Install only if you trust BFunBot and need these BSC/credit/LLM features. Create a limited API key, avoid enabling Agent Reload unless necessary, set conservative reload limits, require confirmation before paid or on-chain actions, and be aware that LLM Gateway prompts may be sent to BFunBot.
Findings (4)
Artifact-based informational review of SKILL.md, metadata, install specs, static scan signals, and capability signals. ClawScan does not execute the skill or run runtime probes.
If invoked unintentionally, the agent could create public on-chain assets or spend trading-wallet funds on BFun.bot Credits.
The API exposes high-impact mutation endpoints that can create on-chain tokens and reload credits from a wallet. This matches the skill purpose, but these actions should be explicitly user-approved.
POST | `/token/create` | Create token on-chain (async) ... POST | `/balance/credits/reload` | Reload BFun.bot Credits from trading wallet
Require a clear confirmation step for every token creation and credit reload, including token details, chain, platform, amount, and expected cost.
A broadly permissioned key could allow the agent to access account data, use paid LLM credits, create tokens, or reload credits if those permissions are enabled.
The skill requires a BFunBot API key and can optionally add LLM and Agent Reload privileges. These permissions are purpose-aligned but grant meaningful account and billing authority.
**Auth:** API key required — get yours at [bfun.bot/settings/api-keys](https://bfun.bot/settings/api-keys) ... Enable **BFun LLM Gateway** ... Enable **Agent Reload**
Use a least-privilege API key, enable Agent Reload only if needed, set low daily limits, and rotate or revoke the key if the skill is no longer used.
Private prompts, files, or conversation context may be processed through BFunBot's LLM gateway and billed to BFun.bot Credits.
Configuring the LLM Gateway routes model requests through BFunBot's provider endpoint. This is disclosed and optional, but user prompts and any included context may be sent to that service.
This step registers BFunBot as your agent's AI model provider ... point your `base_url` to `https://llm.bfun.bot/v1` with your `bfbot_...` API key
Only enable the LLM Gateway if you trust BFunBot with the data your agent may send, and avoid sending secrets or sensitive files unless necessary.
Installing from a moving branch could expose users to future changes that were not part of this review.
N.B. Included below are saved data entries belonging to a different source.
$ cat src/rtl/core/parl_pkg.sv
package parl_pkg;

    localparam int CFG_IDX_W = 2;

    typedef enum logic [1:0] {
        KIND_CONNECT = 2'd0,
        KIND_CHECK   = 2'd1,
        KIND_FAIL    = 2'd2,
        KIND_SUCCESS = 2'd3
    } kind_t;

    typedef enum logic [CFG_IDX_W-1:0] {
        CFG_WINDOW_LENGTH = 2'd0,
        CFG_CONN_LIMIT    = 2'd1,
        CFG_FAIL_LIMIT    = 2'd2,
        CFG_BAN_LENGTH    = 2'd3
    } cfg_idx_t;

    typedef enum logic [1:0] {
        ST_IDLE,
        ST_SCAN,
        ST_FETCH,
        ST_EXEC
    } state_t;

    typedef struct packed {
        logic        family;
        logic [63:0] addr_high;
        logic [63:0] addr_low;
        logic [63:0] window_start;
        logic [15:0] attempt_count;
        logic [7:0]  fail_cnt;
        logic [63:0] ban_deadline;
        logic [63:0] last_attempt;
    } entry_t;

    localparam int ENTRY_W = $bits(entry_t);

    typedef struct packed {
        logic start;
        logic scan;
        logic fetch;
        logic exec;
    } ctrl_cmd_t;

    typedef struct packed {
        logic scan_end;
    } ctrl_sts_t;

endpackage

$ cat src/rtl/core/parl_ctrl.sv
module parl_ctrl (
    input  logic                  clk,
    input  logic                  rst_n,
    input  logic                  start,
    input  parl_pkg::ctrl_sts_t   sts,
    output parl_pkg::ctrl_cmd_t   cmd,
    output logic                  busy
);
    import parl_pkg::*;

    state_t state_reg, state_next;

    always_ff @(posedge clk or negedge rst_n)
    begin
        if (!rst_n)
        begin
            state_reg <= ST_IDLE;
        end
        else
        begin
            state_reg <= state_next;
        end
    end

    always_comb
    begin
        state_next = state_reg;
        cmd        = '0;
        unique case (state_reg)
            ST_IDLE:
            begin
                if (start)
                begin
                    cmd.start  = 1'b1;
                    state_next = ST_SCAN;
                end
            end
            ST_SCAN:
            begin
                cmd.scan = 1'b1;
                if (sts.scan_end)
                begin
                    state_next = ST_FETCH;
                end
            end
            ST_FETCH:
            begin
                cmd.fetch  = 1'b1;
                state_next = ST_EXEC;
            end
            ST_EXEC:
            begin
                cmd.exec   = 1'b1;
                state_next = ST_IDLE;
            end
            default:
            begin
                state_next = ST_IDLE;
            end
        endcase
    end

    assign busy = (state_reg != ST_IDLE);
endmodule

$ cat config.mk
export PLATFORM = sky130hd
export DESIGN_NAME = parl_ctrl
export DESIGN_NICKNAME = d
export VERILOG_FILES = /design/src/rtl/core/parl_pkg.sv /design/src/rtl/core/parl_ctrl.sv
export SDC_FILE = /design/constraint.sdc
export NUM_CORES = 1
export LEC_CHECK = 0
export BUFFER_PORTS_ARGS = -buffer_cell sky130_fd_sc_hd__buf_4
export CORE_AREA = 2 2 39 41
export CTS_CLUSTER_SIZE = 40
export DETAILED_ROUTE_END_ITERATION = 8
export DIE_AREA = 0 0 41 43
export GPL_ROUTABILITY_DRIVEN = 0
export PLACE_DENSITY_LB_ADDON = 0.25
export SYNTH_ARGS = -nofsm -noshare
export SYNTH_HDL_FRONTEND = slang
export SYNTH_SLANG_ARGS = --single-unit
$ cat constraint.sdc
create_clock -name clk -period 2.7 [get_ports clk]
set_input_delay 0.54 -clock clk [delete_from_list [all_inputs] [get_ports clk]]
set_output_delay 0.54 -clock clk [all_outputs]
set_load 0.05 [all_outputs]
**config.mk**
```make
export PLATFORM = sky130hd
export DESIGN_NAME = twbc_div
export DESIGN_NICKNAME = d
export VERILOG_FILES = /design/src/rtl/core/twbc_pkg.sv /design/src/rtl/core/twbc_div.sv
export SDC_FILE = /design/constraint.sdc
export NUM_CORES = 1
export LEC_CHECK = 0
export BUFFER_PORTS_ARGS = -buffer_cell sky130_fd_sc_hd__buf_2
export CAP_MARGIN = 20
export CORE_MARGIN = 5
export CORE_UTILIZATION = 50
export DETAILED_ROUTE_END_ITERATION = 10
export PLACE_DENSITY = 0.7
export SYNTH_ARGS = -nofsm -noshare
export SYNTH_HDL_FRONTEND = slang
export SYNTH_SLANG_ARGS = --single-unit
```
**constraint.sdc**
```tcl
create_clock -name clk -period 3.55 [get_ports clk]
set_input_delay 0.5325 -clock clk [delete_from_list [all_inputs] [get_ports clk]]
set_output_delay 0.5325 -clock clk [all_outputs]
set_load 0.01 [all_outputs]
```
$ cat config.mk
export PLATFORM = sky130hd
export DESIGN_NAME = apsp_useq
export DESIGN_NICKNAME = d
export VERILOG_FILES = /design/src/hw/rtl/apsp_pkg.sv /design/src/hw/rtl/apsp_useq.sv
export SDC_FILE = /design/constraint.sdc
export NUM_CORES = 1
export LEC_CHECK = 0
export ABC_AREA = 1
export BUFFER_PORTS_ARGS = -buffer_cell sky130_fd_sc_hd__buf_2
export CAP_MARGIN = 20
export CORE_MARGIN = 5
export CORE_UTILIZATION = 50
export CTS_BUF_LIST = sky130_fd_sc_hd__clkbuf_2 sky130_fd_sc_hd__clkbuf_4 sky130_fd_sc_hd__clkbuf_8
export CTS_CLUSTER_SIZE = 24
export DETAILED_ROUTE_END_ITERATION = 8
export GPL_ROUTABILITY_DRIVEN = 0
export PLACE_DENSITY = 0.77
export SYNTH_ARGS = -nofsm -noshare
export SYNTH_HDL_FRONTEND = slang
export SYNTH_SLANG_ARGS = --single-unit
$ cat constraint.sdc
create_clock -name clk -period 1.51 [get_ports clk]
set_clock_uncertainty 0.05 [all_clocks]
set_input_delay 0.453 -clock clk [delete_from_list [all_inputs] [get_ports clk]]
set_output_delay 0.453 -clock clk [all_outputs]
set_load 0.01 [all_outputs]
The install documentation points to a GitHub main-branch path rather than a pinned release or commit. The reviewed package itself contains no executable code, so this is a provenance note.
**Install:** `install the bfunbot skill from https://github.com/BFunBot/skills/tree/main/bfunbot`
Prefer installing a pinned release or commit, and review any GitHub-sourced version before installing.